**AIM OF THE TASK:** Below are the records; count how many of their lines contain the word "localparam" and give that number only.
** Opening RECORDS TO USE block **
--- src/rtl/mytimer_ctrl.sv ---
// Interval timer controller: CPU-visible config/status registers, a prescaled
// down-counter sequenced by an IDLE/LOAD/COUNT FSM, a timeout latch and a level irq.
module mytimer_ctrl #(
    parameter int unsigned CNT_W    = 25,
    parameter int unsigned PRESCALE = 1
) (
    input  logic        clk,
    input  logic        reset_n,
    output logic        irq,
    input  logic        s_cs_n,
    input  logic [1:0]  s_address,
    input  logic        s_read,
    output logic [31:0] s_readdata,
    input  logic        s_write,
    input  logic [31:0] s_writedata
);

    localparam int unsigned PS_W = (PRESCALE > 1) ? $clog2(PRESCALE) : 1;

    localparam logic [1:0] ADDR_CONTROL  = 2'd0;
    localparam logic [1:0] ADDR_PERIOD   = 2'd1;
    localparam logic [1:0] ADDR_STATUS   = 2'd2;
    localparam logic [1:0] ADDR_SNAPSHOT = 2'd3;

    typedef enum logic [1:0] {
        IDLE  = 2'd0,
        LOAD  = 2'd1,
        COUNT = 2'd2
    } state_t;

    state_t             state;
    state_t             state_nxt_c;
    logic               run;
    logic               cont;
    logic               irq_en;
    logic               to;
    logic [CNT_W-1:0]   period;
    logic [CNT_W-1:0]   counter;
    logic [PS_W-1:0]    prescaler;
    logic [31:0]        rd_mux_c;

    logic wr_ctrl_c;
    logic wr_period_c;
    logic wr_status_c;
    logic rd_en_c;
    logic tick_c;
    logic expire_c;

    // Bus decode
    always_comb begin
        wr_ctrl_c   = ~s_cs_n & s_write & (s_address == ADDR_CONTROL);
        wr_period_c = ~s_cs_n & s_write & (s_address == ADDR_PERIOD);
        wr_status_c = ~s_cs_n & s_write & (s_address == ADDR_STATUS);
        rd_en_c     = ~s_cs_n & s_read;
        tick_c      = (state == COUNT) && (prescaler == PS_W'(PRESCALE - 1));
        expire_c    = tick_c && (counter == '0);
    end

    // Next-state logic; a RUN=0 write stops the timer from any state
    always_comb begin
        state_nxt_c = state;
        case (state)
            IDLE:    if (wr_ctrl_c && s_writedata[0]) state_nxt_c = LOAD;
            LOAD:    state_nxt_c = COUNT;
            COUNT:   if (expire_c && !cont) state_nxt_c = IDLE;
            default: state_nxt_c = IDLE;
        endcase
        if (wr_ctrl_c && !s_writedata[0]) state_nxt_c = IDLE;
    end

    always_ff @(posedge clk or negedge reset_n) begin
        if (!reset_n) state <= IDLE;
        else          state <= state_nxt_c;
    end

    // Configuration registers; one-shot expiry drops RUN
    always_ff @(posedge clk or negedge reset_n) begin
        if (!reset_n) begin
            run    <= 1'b0;
            cont   <= 1'b0;
            irq_en <= 1'b0;
            period <= '0;
        end else begin
            if (wr_ctrl_c) begin
                run    <= s_writedata[0];
                cont   <= s_writedata[1];
                irq_en <= s_writedata[2];
            end
            if (expire_c && !cont) run <= 1'b0;
            if (wr_period_c) period <= s_writedata[CNT_W-1:0];
        end
    end

    // Prescaler and down-counter
    always_ff @(posedge clk or negedge reset_n) begin
        if (!reset_n) begin
            counter   <= '0;
            prescaler <= '0;
        end else begin
            case (state)
                LOAD: begin
                    counter   <= period;
                    prescaler <= '0;
                end
                COUNT: begin
                    if (tick_c) begin
                        prescaler <= '0;
                        if (counter != '0) counter <= counter - CNT_W'(1);
                        else if (cont)     counter <= period;
                    end else begin
                        prescaler <= prescaler + PS_W'(1);
                    end
                end
                default: ;
            endcase
        end
    end

    // Timeout latch (set beats clear) and registered interrupt
    always_ff @(posedge clk or negedge reset_n) begin
        if (!reset_n) begin
            to  <= 1'b0;
            irq <= 1'b0;
        end else begin
            if (expire_c)         to <= 1'b1;
            else if (wr_status_c) to <= 1'b0;
            irq <= to & irq_en;
        end
    end

    always_comb begin
        rd_mux_c = '0;
        case (s_address)
            ADDR_CONTROL:  rd_mux_c = {29'd0, irq_en, cont, run};
            ADDR_PERIOD:   rd_mux_c = 32'(period);
            ADDR_STATUS:   rd_mux_c = {30'd0, (state == COUNT), to};
            ADDR_SNAPSHOT: rd_mux_c = 32'(counter);
            default:       rd_mux_c = '0;
        endcase
    end

    // Read data samples pre-write register values and holds between reads
    always_ff @(posedge clk or negedge reset_n) begin
        if (!reset_n)     s_readdata <= '0;
        else if (rd_en_c) s_readdata <= rd_mux_c;
    end

endmodule

--- config.mk ---
export PLATFORM = sky130hd
export DESIGN_NAME = mytimer_ctrl
export DESIGN_NICKNAME = d
export VERILOG_FILES = /design/src/rtl/mytimer_ctrl.sv
export SDC_FILE = /design/constraint.sdc
export NUM_CORES = 1
export LEC_CHECK = 0
export CORE_MARGIN = 8
export CORE_UTILIZATION = 58
export CTS_CLUSTER_SIZE = 40
export DETAILED_ROUTE_END_ITERATION = 16
export PLACE_DENSITY = 0.95
export SETUP_SLACK_MARGIN = 0.3
export SKIP_CTS_REPAIR_TIMING = 1
export SLEW_MARGIN = 25
export SYNTH_ARGS = -nofsm -noshare
export SYNTH_HDL_FRONTEND = slang
export SYNTH_SLANG_ARGS = --single-unit
--- constraint.sdc ---
create_clock -name clk -period 5 [get_ports clk]
set_clock_uncertainty 0.05 [all_clocks]
set_input_delay 0.75 -clock clk [delete_from_list [all_inputs] [get_ports clk]]
set_output_delay 0.75 -clock clk [all_outputs]
set_load 0.02 [all_outputs]
==> flow_metrics.py <==
metrics = {
    "status": {
        "status": "finished, final reports clean",
    },
    "critical_path": {
        "slowest_delay_ns": 0.84,
        "reg2regPathDepth": 6,
        "crit_path_start_kind": "flop",
        "worstSetupPathDepth": 6,
        "worst_path_max_delay_cell": "o41a_2",
        "cp-end-kind": "flop",
        "critPathKind": "reg2reg",
        "arrival_ns": 3.67,
        "cp_max_fo": 28,
        "cp_cell_sequence": "or4_4 -> or2_0 -> o41a_2 -> nor2_1 -> buf_4 -> a2bb2oi_1",
        "critical-path-top-delay-family": "simple AND/OR/NAND/NOR gates",
        "critPathBufInv": 1,
        "worstPathRequired_ns": 5.23,
    },
    "clock_tree": {
        "clockRootBuffer": "clkbuf_8",
        "cts_inserted_buffers": 9,
        "htree_levels": 3,
        "cts_sinks": 83,
        "cts_tree": "built",
        "clkTransAtPathRegs_ns": 0.08,
        "cts_max_path_buffers": 2,
        "clock_latency_ns": 0.36,
    },
    "synth": {
        "yosysSeqAreaShare_pct": 47.31,
        "synth_area_leaders": "dfrtp_1 47%, mux2i_1 10%, mux2_2 6.9%",
        "ys_types": 48,
        "avgSynthCellArea_um2": 10.53,
        "ys_seq_elements": 83,
        "async_flop_share_pct": 100.0,
        "synth-edff-count": 0,
        "synth_largest_area_cell": "dfrtp_1",
        "synth_top_area_share_pct": 47.31,
        "synthCells": 417,
        "ys_warn_count": 0,
        "ys.flop_type": "dfrtp_1",
        "syn_area_mm2": 0.004390,
    },
    "sta": {
        "post-route-min-period_ns": 3.438,
        "slew_headroom_pct": 40.13,
        "hold_viol": 0,
        "tns_ns": 0,
        "final_max_slew_viol_count": 0,
        "post-route-period-util_pct": 68.76,
        "whs_ns": 0.3565,
        "rsz0062_at_grt": "no",
        "fmax_mhz": 290.9,
        "tightest_slew_ns": 0.8953,
        "setup_viol": 0,
    },
    "hold_path": {
        "hold_class": "in2async",
    },
    "floorplanning": {
        "die_h_um": 103.0,
        "pin_count": 72,
        "rows": 31,
        "die_x_um": 103.0,
        "dieArea_mm2": 0.01061,
        "core_area_mm2": 0.007292,
        "initial_utilization_pct": 60.21,
    },
    "placement": {
        "io_buffers": 57,
        "place.gp.congestion": 0.8444,
        "dp_hpwl_um": 6956,
        "placedCellCount": 545,
        "dpl_cell_area_mm2": 0.004976,
    },
    "route": {
        "wire_per_inst_um": 18.73,
        "dr.first_iter.drc_count": 292,
        "vias": 3573,
        "post-route-drc-count": 0,
        "viasPerCell": 6.380,
        "drt_pass1_iterations": 5,
        "antenna_left": 0,
        "drt-total-wl_um": 10490,
    },
    "global_routing": {
        "grt_pass1_wl_um": 17330,
        "grt_use_met3_pct": 6.009,
        "grt_usage_pct": 20.86,
        "grt_max_degree": 84,
        "grt.overflow.total": 0,
        "grt-busiest-layer": "met2",
        "grt_use_met2_pct": 33.75,
        "first_global_vias": 3588,
        "antenna_found_initial": 0,
        "met1_usage_pct": 26.15,
    },
    "power": {
        "p_leak_uw": 0.002282,
        "ir_drop_mv": 0.2567,
        "power.density_mw_per_mm2": 510.0,
    },
    "cells_and_area": {
        "fin_cells": 560,
        "diodes": 0,
        "layout.cells.most_common": "dfrtp_1",
        "drive_gt1_share_pct": 13.45,
        "final_util_pct": 70.54,
        "nNetsFinal": 501,
        "syn_to_final_growth_pct": 17.16,
        "final_cell_mix": "83 x dfrtp_1, 56 x clkdlybuf4s50_1, 46 x mux2i_1",
        "fin_area_mm2": 0.005144,
    },
    "run": {
        "maxCapViolCount": 0,
    },
}
==> where the power goes <==
| group | switching (uW) | internal [uW] | leakage (uW) |
|---|---|---|---|
| combinational | 592 | 514 | 0.00115 |
| sequential | 232 | 873 | 0.00104 |
| clock | 225 | 189 | 0.0000860 |
==> cells in the mapped netlist, types with 3 or more instances <==
cell       instances
o22ai_1           19
or3_1              4
nor3_1            15
buf_1              6
nand2b_1           4
mux2_2            27
nand2_1           34
dfrtp_1           83
ha_1               5
nor4_1            16
mux2i_1           46
or2_2              4
buf_2              4
a32o_1             3
clkbuf_1          20
o21ai_0           32
o2bb2ai_1         18
nor2b_1            6
nor2_1            13
buf_4             10
inv_1             14
==> path summary, 6_finish.rpt <==
path / startpoint / to / slack, ns
worst max-delay path: counter[13] / counter[12] / 1.56
worst min-delay path: reset_n / s_readdata[23] / 0.36
worst max register to register: counter[13] / counter[12] / 1.56
worst min register to register: s_readdata[18] / s_readdata[18] / 0.43
max in group asynchronous: reset_n / irq / 4.01
min in group clk: s_readdata[18] / s_readdata[18] / 0.43
==> per-layer routing <==
layer | vias up | wire [um]
li1 | 1598 | -
met1 | 1757 | 4303
met2 | 192 | 5052
met3 | 26 | 922
met4 | 0 | 209
met5 | - | 0
==> flip-flops by register name, summed over array words and instances (netlist names), 2 cells and up <==
register / flops
counter: 25
state: 2
s_readdata: 25
period: 25
==> kinds of logic after synthesis <==
family | synth area share [%]
and+or+nand+nor | 13.71
AOI/OAI and AO/OA | 13.19
DFF | 47.31
muxes | 18.44
buffers and inverters | 5.842
adders and majority gates | 1.425
other | 0.08541
==> layout make-up <==
class	count	area (um2)
Multi-Input combinational cell	285	2106
Sequential cell	83	2077
Fill cell	536	2148
Clock inverter	3	15.01
Tap cell	99	123.9
Inverter	14	52.55
Clock buffer	12	145.1
Timing Repair Buffer	64	624.3
==> per-stage QoR <==
| stage | power, uW | setup WS [ns] |
|---|---|---|
| finish | 2623 | 1.562 |
| global route | 2787 | 1.438 |
| CTS | 2609 | 1.480 |
| detailed placement | 2189 | 1.497 |
| global placement | 2115 | 1.599 |
| floorplan | 1860 | 2.472 |
Note: power is estimated with default switching activity, not from simulation.
<file path="config.mk">
export PLATFORM = sky130hd
export DESIGN_NAME = reconstructor_dividendo_flat
export DESIGN_NICKNAME = d
export VERILOG_FILES = /design/src/rtl/reconstructor_dividendo_if.sv /design/src/rtl/reconstructor_dividendo.sv /design/src/flat_wrapper.sv
export SDC_FILE = /design/constraint.sdc
export NUM_CORES = 1
export LEC_CHECK = 0
export ABC_AREA = 1
export ABC_CLOCK_PERIOD_IN_PS = 4300
export BUFFER_PORTS_ARGS = -buffer_cell sky130_fd_sc_hd__buf_2
export CORE_UTILIZATION = 30
export CTS_CLUSTER_SIZE = 12
export DETAILED_ROUTE_END_ITERATION = 12
export GPL_TIMING_DRIVEN = 0
export PLACE_DENSITY = 0.5
export SETUP_SLACK_MARGIN = 0.15
export SLEW_MARGIN = 30
export SYNTH_ARGS = -nofsm -noshare
export SYNTH_HDL_FRONTEND = slang
export SYNTH_SLANG_ARGS = --single-unit
</file>
<file path="constraint.sdc">
create_clock -name clk -period 4.3 [get_ports clk]
set_clock_uncertainty 0.2 [all_clocks]
set_input_delay 0.86 -clock clk [delete_from_list [all_inputs] [get_ports clk]]
set_output_delay 0.86 -clock clk [all_outputs]
set_load 0.01 [all_outputs]
</file>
** Closing RECORDS TO USE block **
**SOLUTION FOR THIS EXERCISE:** 5